The researchers repeated the experiments over and over, led by the study’s first-author, Yinan Dong, a Columbia graduate student. Finally, it dawned on them. “Graphene is a material that turns electrons into relativistic particles,” Dong said. “We needed to account for their spectrum.”

A group at Berkeley Lab found a similar result, published in the same issue of Nature. Beyond reproducing the Fizeau effect in graphene, both studies have practical applications. Most natural systems are symmetric, but here, researchers found an intriguing exception. Basov said he hopes to slow down, and ultimately, cut off the flow of polaritons in one direction. It’s not an easy task, but it could hold big rewards.

“Engineering a system with a one-way flow of light is very difficult to achieve,” said Milan Delor, a physical chemist working on light-matter interactions at Columbia who was not involved in the research. “As soon as you can control the speed and direction of polaritons, you can transmit information in nanoscale circuits on ultrafast timescales. It’s one of the ingredients currently missing in photon-based circuits.”

An invitation to a lecture series at Columbia in 1906, which helped to popularize the work of physicist Hippolyte Fizeau and his discovery that light can move at different speeds.

Optical isolators are currently used to limit the bounce-back of light in everything from lasers to the fiber optic cables in broadband. But they’re bulky and incompatible with modern nanocircuits, making polaritons, with their potential to be shut off in one direction, so appealing.

Plasmonics researchers are also excited about the detailed images to come out of the experiments. They show that polaritons can serve as nanoscale probes, they said, triggering and recording electron-electron interactions in a system.

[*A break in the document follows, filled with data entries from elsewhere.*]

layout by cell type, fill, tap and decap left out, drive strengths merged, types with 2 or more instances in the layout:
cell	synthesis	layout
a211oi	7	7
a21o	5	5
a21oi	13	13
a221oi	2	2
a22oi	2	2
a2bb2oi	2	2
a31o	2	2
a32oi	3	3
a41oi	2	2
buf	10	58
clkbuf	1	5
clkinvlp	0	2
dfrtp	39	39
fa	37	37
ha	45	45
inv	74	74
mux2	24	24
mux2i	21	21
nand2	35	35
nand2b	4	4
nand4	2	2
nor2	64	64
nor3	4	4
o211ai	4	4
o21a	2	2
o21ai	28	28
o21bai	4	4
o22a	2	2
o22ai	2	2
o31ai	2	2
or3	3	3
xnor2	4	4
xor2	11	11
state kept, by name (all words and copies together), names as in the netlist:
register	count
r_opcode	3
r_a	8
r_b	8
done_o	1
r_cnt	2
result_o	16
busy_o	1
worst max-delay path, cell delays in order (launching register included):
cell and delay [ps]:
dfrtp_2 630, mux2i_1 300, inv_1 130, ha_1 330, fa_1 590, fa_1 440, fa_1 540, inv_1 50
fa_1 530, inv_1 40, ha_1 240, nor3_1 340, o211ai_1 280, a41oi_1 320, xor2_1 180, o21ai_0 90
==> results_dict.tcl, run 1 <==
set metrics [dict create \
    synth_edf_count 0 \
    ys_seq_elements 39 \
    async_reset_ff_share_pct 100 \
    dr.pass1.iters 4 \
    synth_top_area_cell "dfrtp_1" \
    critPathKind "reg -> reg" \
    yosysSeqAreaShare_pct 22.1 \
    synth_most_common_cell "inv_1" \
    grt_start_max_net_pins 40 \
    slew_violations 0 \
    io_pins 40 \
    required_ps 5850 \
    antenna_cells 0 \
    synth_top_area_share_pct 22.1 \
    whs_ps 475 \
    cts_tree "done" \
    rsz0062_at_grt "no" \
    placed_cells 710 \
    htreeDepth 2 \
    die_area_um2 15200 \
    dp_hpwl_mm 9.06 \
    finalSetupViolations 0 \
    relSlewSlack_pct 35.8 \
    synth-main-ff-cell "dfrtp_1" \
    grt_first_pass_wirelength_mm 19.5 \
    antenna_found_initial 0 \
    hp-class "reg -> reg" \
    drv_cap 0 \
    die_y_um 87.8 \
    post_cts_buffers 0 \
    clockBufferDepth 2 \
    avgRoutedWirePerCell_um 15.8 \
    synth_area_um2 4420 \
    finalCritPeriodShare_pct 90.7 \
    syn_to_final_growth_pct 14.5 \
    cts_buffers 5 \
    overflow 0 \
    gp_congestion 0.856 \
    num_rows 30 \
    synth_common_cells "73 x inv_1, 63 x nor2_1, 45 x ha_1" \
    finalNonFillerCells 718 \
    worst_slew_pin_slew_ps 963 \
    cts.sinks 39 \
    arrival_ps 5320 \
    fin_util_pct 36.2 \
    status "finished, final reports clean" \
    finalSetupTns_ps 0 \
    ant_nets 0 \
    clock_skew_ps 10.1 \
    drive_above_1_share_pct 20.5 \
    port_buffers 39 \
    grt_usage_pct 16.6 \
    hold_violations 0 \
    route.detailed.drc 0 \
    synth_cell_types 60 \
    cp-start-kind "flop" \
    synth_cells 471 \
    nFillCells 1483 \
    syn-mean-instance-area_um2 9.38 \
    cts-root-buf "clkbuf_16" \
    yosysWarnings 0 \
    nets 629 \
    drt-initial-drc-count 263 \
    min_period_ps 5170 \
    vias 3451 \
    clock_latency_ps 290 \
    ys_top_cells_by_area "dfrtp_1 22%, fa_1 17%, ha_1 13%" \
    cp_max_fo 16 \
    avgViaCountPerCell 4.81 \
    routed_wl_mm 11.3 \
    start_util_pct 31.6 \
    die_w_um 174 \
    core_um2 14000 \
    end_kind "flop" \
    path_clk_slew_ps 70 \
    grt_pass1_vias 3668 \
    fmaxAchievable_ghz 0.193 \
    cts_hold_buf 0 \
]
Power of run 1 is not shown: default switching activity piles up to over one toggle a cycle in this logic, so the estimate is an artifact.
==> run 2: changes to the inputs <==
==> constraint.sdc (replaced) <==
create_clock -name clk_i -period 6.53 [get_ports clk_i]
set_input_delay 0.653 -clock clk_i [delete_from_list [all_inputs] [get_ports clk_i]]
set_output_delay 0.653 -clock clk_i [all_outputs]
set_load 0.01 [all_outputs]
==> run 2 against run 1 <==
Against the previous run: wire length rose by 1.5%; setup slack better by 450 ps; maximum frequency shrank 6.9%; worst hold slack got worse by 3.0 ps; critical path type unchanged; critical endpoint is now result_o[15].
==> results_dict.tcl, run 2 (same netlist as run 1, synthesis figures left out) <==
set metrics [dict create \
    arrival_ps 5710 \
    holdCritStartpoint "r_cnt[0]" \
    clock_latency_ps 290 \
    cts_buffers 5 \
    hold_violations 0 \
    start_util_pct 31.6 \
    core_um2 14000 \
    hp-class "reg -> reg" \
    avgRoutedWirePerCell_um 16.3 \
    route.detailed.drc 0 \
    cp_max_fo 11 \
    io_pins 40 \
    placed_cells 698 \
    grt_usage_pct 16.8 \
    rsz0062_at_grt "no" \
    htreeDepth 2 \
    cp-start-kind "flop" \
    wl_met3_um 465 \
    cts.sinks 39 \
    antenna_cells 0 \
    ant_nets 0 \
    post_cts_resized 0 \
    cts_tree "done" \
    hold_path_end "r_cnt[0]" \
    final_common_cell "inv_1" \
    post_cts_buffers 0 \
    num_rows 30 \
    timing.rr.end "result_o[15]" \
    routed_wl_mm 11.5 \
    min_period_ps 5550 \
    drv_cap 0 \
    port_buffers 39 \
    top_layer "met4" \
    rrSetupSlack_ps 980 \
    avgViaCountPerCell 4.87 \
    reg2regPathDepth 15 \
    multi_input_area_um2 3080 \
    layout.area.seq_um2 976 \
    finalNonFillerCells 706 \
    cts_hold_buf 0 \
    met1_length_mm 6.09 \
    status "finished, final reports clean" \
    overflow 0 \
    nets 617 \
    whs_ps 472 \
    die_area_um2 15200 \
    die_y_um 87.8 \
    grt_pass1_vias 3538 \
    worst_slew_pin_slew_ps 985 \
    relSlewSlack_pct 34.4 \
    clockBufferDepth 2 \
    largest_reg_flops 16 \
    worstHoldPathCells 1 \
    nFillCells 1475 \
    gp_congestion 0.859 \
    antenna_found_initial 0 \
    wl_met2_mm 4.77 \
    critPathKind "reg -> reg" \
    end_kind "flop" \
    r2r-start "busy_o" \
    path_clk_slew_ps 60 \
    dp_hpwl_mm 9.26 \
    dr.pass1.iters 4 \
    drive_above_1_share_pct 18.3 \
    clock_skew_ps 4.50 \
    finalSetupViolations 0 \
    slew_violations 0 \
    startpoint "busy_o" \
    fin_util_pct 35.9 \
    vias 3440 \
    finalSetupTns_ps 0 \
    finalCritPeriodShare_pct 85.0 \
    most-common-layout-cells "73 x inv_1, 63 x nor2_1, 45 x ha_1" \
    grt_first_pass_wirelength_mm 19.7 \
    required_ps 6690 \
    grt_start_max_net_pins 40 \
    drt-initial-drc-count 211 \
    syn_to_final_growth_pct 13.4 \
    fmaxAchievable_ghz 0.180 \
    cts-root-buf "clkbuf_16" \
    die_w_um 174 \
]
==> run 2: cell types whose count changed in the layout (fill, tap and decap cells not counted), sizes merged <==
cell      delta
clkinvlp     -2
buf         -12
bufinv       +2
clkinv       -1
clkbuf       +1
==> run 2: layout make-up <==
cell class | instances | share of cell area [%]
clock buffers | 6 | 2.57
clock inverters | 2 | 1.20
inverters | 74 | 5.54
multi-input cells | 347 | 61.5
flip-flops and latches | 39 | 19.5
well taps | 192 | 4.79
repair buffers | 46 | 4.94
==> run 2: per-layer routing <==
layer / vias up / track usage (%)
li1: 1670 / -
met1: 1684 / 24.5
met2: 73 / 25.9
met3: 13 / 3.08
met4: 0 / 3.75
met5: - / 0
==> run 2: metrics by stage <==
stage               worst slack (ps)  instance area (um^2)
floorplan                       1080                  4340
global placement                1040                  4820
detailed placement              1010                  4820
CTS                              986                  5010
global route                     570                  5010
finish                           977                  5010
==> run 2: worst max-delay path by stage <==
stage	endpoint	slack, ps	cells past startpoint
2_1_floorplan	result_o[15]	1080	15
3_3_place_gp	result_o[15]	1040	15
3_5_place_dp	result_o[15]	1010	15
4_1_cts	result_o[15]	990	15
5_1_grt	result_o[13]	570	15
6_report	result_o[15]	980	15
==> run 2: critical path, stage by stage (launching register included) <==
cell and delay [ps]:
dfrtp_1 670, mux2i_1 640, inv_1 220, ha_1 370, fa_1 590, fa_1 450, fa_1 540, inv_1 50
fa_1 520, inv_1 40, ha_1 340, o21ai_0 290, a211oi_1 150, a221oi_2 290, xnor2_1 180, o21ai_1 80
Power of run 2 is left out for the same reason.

This information provides clues about how graphene and other quantum materials will behave in the real world.

“The images are effectively a read-out of the material properties of graphene,” Delor said.

'The Enablers of Nanoptics'

“I like to call polaritons the enablers of nanoptics,” says James Schuck, a mechanical engineer and plasmonics researcher at Columbia Engineering who was not involved in the work. “They’re useful for probing all sorts of materials at the nanoscale.”

Most of the experiments were done during the pandemic; the researchers wore masks and gloves and disinfected the lab after each visit. “There was no slow-down for quantum physics,” says Basov, with a laugh, evoking Fizeau.

The French physicist’s name was later inscribed on the Eiffel Tower; not for the effect that bears his name, but for precisely measuring the speed of light. Fizeau’s work was popularized in a lecture series at Columbia in 1906, as Basov likes to remind students. Fizeau was also an early photographic experimenter. Some of his ghostly daguerreotype views of the rooftops of Paris are held by The Metropolitan Museum of Art, not far from the Columbia campus.